_EXERCISE INSTRUCTIONS_
From the listing below, return each line that includes "nand".
* * * *
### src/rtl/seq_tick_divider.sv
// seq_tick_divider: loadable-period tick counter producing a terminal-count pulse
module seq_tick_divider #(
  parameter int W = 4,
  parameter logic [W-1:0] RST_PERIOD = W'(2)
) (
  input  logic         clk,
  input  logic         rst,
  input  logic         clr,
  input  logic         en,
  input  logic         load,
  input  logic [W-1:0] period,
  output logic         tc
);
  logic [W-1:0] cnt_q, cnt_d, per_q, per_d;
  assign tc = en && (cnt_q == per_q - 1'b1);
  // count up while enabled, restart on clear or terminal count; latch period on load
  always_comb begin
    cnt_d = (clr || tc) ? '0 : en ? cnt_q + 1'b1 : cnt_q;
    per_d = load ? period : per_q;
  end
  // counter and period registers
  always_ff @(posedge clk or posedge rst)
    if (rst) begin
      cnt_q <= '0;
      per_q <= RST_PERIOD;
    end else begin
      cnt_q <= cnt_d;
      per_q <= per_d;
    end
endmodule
* * * *
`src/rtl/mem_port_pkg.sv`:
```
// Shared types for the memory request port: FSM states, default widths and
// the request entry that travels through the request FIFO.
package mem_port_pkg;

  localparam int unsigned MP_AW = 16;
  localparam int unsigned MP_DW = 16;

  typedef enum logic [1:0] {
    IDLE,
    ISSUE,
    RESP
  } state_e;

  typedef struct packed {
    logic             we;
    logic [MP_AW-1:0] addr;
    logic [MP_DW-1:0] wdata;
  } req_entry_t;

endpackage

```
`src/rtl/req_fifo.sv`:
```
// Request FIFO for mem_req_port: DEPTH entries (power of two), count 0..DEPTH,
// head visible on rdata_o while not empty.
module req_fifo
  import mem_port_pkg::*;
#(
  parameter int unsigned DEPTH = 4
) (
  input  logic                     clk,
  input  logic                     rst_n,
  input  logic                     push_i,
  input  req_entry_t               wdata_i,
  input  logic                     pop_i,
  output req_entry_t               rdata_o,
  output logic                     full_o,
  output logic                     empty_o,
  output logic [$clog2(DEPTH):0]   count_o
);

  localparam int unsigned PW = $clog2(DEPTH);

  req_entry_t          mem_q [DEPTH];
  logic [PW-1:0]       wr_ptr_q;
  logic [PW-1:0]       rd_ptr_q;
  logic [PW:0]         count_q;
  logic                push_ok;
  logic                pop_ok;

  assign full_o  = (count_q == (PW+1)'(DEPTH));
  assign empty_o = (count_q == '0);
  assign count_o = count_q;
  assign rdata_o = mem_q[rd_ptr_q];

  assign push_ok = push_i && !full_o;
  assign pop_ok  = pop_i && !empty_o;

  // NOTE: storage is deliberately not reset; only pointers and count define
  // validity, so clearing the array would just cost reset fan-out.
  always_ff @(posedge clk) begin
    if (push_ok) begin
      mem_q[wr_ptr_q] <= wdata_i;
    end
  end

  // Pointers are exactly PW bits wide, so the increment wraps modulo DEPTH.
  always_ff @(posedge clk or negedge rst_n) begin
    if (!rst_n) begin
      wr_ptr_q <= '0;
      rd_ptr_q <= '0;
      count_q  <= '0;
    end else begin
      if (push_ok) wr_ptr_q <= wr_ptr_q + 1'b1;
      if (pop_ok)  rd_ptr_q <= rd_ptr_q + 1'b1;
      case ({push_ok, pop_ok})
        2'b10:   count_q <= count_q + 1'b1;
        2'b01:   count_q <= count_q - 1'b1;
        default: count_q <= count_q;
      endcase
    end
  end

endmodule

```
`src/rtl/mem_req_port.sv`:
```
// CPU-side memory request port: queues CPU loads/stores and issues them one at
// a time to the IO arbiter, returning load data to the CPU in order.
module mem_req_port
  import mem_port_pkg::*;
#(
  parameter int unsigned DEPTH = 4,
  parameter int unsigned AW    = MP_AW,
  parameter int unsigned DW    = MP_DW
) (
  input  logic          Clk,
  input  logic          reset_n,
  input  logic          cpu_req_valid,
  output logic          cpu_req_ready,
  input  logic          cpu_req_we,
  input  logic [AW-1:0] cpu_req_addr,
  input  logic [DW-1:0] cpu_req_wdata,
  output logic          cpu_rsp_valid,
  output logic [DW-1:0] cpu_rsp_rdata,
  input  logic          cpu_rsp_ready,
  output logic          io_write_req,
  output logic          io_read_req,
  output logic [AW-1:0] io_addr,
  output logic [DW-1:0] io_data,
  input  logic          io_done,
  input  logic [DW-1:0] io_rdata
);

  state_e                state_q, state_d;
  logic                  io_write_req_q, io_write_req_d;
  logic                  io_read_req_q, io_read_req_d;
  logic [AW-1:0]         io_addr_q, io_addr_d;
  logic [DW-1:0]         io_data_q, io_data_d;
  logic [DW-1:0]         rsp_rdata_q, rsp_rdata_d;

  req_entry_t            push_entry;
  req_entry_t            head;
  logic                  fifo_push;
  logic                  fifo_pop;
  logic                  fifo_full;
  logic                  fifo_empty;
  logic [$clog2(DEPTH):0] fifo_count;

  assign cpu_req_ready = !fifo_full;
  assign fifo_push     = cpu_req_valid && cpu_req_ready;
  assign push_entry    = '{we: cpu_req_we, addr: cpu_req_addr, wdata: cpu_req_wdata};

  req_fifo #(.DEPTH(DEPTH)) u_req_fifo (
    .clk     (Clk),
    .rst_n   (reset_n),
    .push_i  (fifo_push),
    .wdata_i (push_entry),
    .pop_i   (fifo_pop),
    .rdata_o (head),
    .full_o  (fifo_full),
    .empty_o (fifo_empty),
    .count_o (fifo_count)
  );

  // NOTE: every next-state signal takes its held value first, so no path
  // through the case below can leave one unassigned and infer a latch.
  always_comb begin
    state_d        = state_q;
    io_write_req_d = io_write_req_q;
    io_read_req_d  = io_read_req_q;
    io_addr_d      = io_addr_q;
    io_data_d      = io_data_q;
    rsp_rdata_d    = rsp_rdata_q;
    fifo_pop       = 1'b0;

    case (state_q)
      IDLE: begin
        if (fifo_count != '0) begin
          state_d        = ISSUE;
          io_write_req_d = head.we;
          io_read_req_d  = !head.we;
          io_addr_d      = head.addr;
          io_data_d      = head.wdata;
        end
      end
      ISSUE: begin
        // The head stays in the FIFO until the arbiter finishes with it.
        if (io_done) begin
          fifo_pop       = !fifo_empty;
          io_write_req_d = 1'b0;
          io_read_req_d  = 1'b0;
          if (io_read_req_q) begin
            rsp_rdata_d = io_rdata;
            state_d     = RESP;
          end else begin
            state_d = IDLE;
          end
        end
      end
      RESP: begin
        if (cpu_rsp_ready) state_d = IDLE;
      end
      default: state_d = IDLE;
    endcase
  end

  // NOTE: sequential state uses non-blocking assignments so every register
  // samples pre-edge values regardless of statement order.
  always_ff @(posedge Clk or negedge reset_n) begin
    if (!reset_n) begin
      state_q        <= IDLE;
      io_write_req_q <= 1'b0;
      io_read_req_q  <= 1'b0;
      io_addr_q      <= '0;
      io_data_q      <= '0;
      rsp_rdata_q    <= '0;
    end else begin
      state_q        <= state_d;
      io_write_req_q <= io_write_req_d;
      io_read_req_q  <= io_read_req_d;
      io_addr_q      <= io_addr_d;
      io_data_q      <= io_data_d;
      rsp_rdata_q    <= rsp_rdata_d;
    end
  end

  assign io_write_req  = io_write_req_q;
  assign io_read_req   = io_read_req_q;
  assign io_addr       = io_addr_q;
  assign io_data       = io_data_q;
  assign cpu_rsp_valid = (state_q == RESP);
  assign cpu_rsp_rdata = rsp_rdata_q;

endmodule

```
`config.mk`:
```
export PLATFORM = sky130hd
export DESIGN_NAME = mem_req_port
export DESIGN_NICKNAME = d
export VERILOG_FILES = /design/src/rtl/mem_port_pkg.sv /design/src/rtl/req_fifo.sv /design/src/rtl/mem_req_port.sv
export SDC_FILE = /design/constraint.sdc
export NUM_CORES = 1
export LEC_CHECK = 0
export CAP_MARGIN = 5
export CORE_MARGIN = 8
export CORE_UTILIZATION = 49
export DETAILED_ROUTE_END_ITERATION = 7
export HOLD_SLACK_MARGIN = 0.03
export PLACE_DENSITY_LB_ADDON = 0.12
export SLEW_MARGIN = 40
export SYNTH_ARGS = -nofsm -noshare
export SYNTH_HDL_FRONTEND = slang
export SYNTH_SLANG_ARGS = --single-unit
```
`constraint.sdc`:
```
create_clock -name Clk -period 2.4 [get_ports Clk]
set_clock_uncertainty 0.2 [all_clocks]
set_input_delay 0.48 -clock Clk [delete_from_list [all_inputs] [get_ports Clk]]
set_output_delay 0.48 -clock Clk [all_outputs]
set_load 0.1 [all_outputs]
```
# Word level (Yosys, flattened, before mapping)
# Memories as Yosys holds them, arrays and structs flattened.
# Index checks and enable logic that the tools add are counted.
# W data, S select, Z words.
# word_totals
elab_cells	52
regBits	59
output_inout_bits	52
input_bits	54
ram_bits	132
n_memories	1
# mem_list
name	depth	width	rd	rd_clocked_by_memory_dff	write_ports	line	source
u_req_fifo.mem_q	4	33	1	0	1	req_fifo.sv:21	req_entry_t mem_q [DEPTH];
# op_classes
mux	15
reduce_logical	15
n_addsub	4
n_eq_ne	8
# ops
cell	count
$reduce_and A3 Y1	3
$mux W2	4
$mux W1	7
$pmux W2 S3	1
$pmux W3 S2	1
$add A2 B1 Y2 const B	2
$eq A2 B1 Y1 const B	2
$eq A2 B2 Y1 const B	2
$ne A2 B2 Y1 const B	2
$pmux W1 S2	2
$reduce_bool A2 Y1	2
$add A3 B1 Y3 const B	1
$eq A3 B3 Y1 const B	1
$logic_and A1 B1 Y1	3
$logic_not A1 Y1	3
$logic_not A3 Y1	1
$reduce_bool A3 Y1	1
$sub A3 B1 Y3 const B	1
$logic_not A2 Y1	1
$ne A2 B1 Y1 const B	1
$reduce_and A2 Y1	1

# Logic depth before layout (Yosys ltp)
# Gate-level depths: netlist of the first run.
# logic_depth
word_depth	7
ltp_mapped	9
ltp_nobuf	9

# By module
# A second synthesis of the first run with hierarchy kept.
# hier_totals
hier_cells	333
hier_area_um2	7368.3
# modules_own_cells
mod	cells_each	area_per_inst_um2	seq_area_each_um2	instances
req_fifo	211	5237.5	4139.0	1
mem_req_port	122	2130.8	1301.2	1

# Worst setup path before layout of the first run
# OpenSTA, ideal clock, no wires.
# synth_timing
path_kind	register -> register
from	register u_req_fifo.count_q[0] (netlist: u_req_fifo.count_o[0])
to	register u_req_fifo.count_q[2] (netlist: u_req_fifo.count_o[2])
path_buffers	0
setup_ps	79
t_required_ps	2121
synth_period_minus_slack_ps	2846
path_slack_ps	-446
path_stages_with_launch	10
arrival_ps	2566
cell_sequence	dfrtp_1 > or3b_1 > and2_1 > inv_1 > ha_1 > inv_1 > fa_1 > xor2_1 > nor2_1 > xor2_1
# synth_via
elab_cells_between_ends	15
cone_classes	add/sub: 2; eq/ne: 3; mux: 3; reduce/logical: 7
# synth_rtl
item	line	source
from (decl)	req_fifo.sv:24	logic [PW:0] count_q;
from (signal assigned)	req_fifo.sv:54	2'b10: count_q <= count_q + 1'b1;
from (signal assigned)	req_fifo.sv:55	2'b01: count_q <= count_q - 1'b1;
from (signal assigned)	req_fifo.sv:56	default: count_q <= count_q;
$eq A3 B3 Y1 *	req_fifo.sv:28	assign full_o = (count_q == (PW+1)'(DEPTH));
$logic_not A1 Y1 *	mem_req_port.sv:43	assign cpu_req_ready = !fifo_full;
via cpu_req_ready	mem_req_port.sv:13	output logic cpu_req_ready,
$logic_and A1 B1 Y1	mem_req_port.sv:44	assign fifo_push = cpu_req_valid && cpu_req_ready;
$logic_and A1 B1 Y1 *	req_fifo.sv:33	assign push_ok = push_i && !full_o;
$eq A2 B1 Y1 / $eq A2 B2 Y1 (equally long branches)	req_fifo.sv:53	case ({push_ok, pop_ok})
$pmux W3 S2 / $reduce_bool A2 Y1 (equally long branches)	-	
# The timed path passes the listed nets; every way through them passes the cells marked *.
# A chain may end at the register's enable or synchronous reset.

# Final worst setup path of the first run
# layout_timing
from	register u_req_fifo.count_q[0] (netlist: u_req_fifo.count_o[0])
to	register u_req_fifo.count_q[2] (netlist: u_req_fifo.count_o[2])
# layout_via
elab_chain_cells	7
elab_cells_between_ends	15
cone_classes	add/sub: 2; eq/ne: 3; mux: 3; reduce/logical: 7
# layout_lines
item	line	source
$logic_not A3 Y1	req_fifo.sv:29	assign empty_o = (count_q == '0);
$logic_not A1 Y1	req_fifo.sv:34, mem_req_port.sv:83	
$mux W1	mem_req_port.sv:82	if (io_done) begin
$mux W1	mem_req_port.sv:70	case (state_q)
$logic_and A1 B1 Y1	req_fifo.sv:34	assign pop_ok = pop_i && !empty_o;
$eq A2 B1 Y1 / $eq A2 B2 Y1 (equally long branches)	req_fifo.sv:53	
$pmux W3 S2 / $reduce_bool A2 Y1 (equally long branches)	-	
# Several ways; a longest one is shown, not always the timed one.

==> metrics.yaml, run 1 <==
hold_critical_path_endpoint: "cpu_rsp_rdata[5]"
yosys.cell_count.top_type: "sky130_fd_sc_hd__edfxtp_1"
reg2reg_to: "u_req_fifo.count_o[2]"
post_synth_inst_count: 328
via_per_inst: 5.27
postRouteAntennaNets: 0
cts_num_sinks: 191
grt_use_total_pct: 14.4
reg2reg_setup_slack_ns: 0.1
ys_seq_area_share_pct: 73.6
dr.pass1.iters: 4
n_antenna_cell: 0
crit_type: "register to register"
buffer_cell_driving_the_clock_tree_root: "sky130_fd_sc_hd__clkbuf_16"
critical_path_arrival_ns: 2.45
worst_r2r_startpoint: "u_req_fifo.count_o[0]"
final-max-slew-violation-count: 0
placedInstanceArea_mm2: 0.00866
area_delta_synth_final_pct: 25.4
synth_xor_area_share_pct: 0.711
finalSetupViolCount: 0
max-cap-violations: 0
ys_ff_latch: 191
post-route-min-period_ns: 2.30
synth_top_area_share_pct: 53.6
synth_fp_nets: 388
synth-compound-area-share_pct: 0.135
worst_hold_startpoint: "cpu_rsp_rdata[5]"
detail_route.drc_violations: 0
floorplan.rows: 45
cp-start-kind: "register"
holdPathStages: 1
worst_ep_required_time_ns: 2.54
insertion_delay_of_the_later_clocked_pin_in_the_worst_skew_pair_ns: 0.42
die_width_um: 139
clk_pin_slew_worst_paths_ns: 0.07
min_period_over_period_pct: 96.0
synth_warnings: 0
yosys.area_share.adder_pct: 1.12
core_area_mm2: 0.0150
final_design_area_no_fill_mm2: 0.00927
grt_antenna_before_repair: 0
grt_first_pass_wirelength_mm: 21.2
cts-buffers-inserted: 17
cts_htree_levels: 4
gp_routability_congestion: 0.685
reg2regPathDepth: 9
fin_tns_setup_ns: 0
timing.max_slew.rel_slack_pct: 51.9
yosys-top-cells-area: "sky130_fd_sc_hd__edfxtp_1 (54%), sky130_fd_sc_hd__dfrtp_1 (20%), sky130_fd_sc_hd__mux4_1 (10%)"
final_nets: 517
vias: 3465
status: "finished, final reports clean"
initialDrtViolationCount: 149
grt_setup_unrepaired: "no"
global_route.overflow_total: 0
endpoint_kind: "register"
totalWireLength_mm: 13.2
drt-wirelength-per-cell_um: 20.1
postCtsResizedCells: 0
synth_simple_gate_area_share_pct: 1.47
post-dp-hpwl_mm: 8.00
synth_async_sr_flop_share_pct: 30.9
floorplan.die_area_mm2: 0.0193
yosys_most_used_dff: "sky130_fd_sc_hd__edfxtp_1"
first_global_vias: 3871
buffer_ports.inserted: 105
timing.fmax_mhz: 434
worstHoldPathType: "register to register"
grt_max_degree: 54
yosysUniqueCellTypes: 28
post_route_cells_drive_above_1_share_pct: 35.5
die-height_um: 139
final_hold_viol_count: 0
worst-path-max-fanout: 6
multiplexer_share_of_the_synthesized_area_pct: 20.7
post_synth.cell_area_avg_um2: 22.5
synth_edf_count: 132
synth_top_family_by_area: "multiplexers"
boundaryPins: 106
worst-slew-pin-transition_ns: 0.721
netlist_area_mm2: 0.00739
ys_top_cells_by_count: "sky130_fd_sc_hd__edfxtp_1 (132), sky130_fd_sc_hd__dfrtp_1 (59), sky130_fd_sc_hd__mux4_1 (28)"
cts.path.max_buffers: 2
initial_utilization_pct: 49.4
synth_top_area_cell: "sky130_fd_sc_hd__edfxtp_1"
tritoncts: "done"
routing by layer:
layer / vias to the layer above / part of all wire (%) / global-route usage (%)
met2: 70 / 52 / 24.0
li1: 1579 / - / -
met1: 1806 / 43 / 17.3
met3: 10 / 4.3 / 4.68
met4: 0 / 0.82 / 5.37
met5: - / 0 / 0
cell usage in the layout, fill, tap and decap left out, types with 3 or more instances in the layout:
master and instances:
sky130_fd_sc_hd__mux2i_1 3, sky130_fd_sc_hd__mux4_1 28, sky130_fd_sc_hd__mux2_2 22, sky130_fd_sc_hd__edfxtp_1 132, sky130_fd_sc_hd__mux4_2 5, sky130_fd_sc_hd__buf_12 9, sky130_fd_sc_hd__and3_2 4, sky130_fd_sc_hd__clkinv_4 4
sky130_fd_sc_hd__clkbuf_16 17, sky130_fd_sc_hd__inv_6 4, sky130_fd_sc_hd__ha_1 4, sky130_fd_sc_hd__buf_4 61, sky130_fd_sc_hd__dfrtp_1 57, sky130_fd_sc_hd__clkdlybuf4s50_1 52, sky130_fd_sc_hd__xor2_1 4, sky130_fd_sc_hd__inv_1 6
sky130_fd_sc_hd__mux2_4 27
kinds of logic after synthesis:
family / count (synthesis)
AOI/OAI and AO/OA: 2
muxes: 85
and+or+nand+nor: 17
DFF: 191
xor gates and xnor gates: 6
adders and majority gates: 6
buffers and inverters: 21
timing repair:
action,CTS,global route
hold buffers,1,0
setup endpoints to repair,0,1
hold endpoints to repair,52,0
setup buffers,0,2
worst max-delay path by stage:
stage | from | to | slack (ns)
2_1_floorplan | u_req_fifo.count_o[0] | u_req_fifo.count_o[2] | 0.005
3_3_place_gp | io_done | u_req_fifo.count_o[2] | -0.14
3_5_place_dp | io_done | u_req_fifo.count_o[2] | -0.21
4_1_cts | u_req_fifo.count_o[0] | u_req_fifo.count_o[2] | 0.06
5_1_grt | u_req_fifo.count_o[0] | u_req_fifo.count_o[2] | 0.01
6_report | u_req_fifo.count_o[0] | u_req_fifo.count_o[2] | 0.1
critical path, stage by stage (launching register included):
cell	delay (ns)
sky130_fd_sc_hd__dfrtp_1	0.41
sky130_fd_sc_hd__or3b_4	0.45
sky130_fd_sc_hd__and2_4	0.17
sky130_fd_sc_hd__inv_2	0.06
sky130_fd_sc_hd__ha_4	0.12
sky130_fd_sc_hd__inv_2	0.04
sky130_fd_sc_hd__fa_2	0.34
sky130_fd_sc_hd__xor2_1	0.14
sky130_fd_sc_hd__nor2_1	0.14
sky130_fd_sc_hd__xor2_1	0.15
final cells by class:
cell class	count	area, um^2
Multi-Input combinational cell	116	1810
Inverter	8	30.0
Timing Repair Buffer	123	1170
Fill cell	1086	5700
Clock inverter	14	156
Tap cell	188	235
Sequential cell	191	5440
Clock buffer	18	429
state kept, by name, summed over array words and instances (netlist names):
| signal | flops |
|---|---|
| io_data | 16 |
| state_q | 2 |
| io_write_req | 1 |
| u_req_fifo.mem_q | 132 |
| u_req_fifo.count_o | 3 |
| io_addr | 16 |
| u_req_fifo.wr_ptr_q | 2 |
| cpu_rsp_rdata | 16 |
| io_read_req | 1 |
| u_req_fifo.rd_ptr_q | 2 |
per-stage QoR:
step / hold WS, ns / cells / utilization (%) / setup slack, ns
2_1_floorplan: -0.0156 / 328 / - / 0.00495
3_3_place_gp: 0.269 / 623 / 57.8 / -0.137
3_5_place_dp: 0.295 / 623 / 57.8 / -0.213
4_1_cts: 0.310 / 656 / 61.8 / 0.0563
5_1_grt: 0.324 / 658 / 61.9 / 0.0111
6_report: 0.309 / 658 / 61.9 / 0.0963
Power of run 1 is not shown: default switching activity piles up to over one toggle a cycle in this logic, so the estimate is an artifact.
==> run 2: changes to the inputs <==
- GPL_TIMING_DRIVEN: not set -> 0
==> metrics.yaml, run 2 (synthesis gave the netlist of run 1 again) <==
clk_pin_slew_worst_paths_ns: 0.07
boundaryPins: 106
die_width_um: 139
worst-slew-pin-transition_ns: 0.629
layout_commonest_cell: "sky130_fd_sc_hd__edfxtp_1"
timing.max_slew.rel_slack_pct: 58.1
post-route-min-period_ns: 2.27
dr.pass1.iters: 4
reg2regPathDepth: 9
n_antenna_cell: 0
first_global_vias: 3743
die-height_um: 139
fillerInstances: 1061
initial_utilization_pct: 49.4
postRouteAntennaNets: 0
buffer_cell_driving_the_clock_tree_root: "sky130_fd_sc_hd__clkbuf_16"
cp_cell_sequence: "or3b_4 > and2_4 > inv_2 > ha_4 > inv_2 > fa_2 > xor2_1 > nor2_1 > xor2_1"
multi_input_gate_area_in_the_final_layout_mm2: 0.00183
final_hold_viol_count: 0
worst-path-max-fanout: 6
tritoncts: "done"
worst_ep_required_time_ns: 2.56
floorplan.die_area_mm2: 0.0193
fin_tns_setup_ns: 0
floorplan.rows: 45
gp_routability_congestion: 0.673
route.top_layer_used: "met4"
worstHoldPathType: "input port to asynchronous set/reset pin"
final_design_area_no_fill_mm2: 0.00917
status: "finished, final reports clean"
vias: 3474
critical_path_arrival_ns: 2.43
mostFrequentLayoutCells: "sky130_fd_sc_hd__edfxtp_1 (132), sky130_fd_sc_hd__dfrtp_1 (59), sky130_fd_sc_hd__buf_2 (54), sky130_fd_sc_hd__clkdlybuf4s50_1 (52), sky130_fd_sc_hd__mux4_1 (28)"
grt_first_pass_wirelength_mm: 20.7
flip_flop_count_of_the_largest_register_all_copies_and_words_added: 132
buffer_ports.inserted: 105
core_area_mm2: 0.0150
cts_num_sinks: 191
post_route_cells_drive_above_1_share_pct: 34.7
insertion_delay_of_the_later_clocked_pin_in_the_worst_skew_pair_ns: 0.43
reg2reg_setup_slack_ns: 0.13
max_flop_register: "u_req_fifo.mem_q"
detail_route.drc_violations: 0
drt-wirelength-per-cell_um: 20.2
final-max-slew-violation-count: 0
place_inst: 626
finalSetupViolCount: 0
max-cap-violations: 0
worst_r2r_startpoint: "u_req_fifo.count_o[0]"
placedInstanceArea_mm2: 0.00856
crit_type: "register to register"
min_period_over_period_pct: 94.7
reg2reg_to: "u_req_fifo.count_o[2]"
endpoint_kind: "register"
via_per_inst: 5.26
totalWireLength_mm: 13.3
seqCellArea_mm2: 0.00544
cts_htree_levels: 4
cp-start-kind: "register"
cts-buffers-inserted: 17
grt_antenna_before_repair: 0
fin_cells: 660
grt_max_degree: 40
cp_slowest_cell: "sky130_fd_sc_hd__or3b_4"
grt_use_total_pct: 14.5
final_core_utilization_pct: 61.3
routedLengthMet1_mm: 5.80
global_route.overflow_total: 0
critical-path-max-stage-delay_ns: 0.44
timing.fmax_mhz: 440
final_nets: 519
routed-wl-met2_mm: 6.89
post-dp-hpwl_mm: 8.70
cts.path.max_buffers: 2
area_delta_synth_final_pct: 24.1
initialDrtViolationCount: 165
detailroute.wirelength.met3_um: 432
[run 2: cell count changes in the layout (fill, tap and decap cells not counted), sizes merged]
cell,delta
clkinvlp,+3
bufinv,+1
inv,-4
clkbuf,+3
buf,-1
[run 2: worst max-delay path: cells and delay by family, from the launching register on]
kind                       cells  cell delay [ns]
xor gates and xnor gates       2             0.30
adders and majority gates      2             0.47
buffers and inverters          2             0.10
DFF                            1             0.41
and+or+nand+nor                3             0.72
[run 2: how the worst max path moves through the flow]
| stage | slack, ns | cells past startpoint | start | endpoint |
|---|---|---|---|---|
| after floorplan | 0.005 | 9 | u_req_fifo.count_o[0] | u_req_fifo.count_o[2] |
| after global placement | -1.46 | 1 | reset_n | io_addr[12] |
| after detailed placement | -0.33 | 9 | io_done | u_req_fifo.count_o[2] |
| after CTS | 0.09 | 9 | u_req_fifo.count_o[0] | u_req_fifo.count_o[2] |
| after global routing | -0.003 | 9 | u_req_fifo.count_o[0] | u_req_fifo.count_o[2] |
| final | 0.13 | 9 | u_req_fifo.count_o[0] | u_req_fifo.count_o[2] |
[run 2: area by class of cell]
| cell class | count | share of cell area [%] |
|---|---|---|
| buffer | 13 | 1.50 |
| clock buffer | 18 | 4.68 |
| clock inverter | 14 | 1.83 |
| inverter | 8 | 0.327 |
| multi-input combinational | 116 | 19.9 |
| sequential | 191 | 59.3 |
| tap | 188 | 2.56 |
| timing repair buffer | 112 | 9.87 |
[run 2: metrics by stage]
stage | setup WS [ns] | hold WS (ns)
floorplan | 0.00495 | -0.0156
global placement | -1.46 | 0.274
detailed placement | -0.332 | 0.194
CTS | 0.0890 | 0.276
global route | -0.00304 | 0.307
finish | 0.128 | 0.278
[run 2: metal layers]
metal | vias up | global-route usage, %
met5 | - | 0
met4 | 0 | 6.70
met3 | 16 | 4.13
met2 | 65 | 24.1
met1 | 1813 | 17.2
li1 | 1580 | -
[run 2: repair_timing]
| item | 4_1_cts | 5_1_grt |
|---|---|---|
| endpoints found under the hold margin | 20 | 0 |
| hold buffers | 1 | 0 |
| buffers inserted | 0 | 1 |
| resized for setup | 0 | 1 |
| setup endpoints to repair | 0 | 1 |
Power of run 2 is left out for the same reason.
* * * *
_THE ANSWER_
and+or+nand+nor: 17
and+or+nand+nor                3             0.72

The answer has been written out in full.